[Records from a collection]
--- START ---
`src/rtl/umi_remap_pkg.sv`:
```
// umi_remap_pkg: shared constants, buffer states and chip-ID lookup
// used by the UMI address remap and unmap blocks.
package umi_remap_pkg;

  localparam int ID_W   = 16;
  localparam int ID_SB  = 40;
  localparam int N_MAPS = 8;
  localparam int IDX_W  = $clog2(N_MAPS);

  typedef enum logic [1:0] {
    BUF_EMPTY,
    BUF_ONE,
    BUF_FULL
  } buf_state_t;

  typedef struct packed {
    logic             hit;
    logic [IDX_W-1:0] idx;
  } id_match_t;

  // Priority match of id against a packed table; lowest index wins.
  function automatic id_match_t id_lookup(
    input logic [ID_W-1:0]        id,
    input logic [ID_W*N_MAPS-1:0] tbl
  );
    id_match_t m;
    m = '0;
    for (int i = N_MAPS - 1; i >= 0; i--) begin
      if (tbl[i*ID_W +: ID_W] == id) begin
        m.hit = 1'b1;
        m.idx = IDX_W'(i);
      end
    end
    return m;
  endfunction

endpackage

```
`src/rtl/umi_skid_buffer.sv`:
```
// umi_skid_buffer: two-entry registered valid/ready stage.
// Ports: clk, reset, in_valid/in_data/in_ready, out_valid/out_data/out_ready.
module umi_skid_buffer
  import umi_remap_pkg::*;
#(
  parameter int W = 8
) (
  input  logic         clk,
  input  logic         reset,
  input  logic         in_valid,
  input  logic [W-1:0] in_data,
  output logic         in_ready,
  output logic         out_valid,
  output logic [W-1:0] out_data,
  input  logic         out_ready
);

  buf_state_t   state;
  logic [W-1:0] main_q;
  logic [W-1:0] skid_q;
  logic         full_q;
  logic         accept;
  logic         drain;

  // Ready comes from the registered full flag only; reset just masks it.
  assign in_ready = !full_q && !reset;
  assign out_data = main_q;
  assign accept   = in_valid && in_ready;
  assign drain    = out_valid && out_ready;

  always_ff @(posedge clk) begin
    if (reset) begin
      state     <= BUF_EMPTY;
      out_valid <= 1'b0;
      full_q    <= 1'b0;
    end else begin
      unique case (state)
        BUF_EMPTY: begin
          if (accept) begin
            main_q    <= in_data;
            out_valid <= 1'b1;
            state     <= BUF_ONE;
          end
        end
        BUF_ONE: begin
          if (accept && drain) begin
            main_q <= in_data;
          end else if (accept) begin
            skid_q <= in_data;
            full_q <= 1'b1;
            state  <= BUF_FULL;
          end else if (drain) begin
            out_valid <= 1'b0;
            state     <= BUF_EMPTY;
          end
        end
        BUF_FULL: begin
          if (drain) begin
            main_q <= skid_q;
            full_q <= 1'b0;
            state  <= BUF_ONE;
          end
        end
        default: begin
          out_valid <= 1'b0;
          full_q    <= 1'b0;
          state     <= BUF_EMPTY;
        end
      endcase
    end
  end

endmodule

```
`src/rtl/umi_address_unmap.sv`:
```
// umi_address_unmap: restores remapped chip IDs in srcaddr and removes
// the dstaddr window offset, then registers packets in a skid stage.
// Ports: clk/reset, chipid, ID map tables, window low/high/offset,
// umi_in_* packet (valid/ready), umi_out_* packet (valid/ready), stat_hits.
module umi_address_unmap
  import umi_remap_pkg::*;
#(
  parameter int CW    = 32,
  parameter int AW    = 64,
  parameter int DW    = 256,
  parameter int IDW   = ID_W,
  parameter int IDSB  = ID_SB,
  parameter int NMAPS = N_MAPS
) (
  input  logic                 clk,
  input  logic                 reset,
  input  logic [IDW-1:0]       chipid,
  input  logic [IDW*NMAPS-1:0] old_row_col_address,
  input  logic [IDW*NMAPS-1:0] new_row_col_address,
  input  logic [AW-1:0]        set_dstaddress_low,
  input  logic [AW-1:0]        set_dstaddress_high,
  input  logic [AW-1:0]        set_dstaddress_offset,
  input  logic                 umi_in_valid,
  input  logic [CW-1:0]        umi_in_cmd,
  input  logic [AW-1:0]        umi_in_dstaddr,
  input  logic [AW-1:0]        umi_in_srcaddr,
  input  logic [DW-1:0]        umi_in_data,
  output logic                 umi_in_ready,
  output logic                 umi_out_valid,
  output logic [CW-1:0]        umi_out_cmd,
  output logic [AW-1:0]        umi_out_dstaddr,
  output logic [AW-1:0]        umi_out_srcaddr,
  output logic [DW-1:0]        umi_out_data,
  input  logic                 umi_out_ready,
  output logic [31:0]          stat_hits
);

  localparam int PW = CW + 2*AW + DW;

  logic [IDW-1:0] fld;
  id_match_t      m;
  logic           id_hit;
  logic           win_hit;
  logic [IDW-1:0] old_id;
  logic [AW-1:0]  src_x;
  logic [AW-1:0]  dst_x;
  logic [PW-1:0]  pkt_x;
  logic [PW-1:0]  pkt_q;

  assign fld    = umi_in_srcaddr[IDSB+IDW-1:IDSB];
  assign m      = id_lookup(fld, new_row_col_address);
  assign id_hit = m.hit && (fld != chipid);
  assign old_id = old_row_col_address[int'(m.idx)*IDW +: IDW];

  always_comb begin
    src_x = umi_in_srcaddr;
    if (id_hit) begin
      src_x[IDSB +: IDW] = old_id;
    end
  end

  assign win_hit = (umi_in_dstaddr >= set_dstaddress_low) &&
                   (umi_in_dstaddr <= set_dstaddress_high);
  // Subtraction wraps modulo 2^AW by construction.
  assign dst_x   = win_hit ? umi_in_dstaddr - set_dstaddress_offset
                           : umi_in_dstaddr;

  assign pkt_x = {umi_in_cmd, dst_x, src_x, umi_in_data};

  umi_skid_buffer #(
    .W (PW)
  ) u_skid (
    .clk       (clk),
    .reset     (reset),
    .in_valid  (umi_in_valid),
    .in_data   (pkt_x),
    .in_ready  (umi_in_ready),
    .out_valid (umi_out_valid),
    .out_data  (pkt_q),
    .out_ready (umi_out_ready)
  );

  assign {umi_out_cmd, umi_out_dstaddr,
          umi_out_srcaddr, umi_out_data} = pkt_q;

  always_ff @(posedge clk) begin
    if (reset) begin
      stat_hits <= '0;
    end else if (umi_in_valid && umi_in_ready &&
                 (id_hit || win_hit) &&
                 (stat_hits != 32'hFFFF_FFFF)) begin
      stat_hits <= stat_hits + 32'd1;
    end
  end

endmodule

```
--- END ---
▶ _TO DO_:
Show all lines in the entries above where the string "chipid" appears.

▶ _REPLY_:
// Ports: clk/reset, chipid, ID map tables, window low/high/offset,
  input  logic [IDW-1:0]       chipid,
  assign id_hit = m.hit && (fld != chipid);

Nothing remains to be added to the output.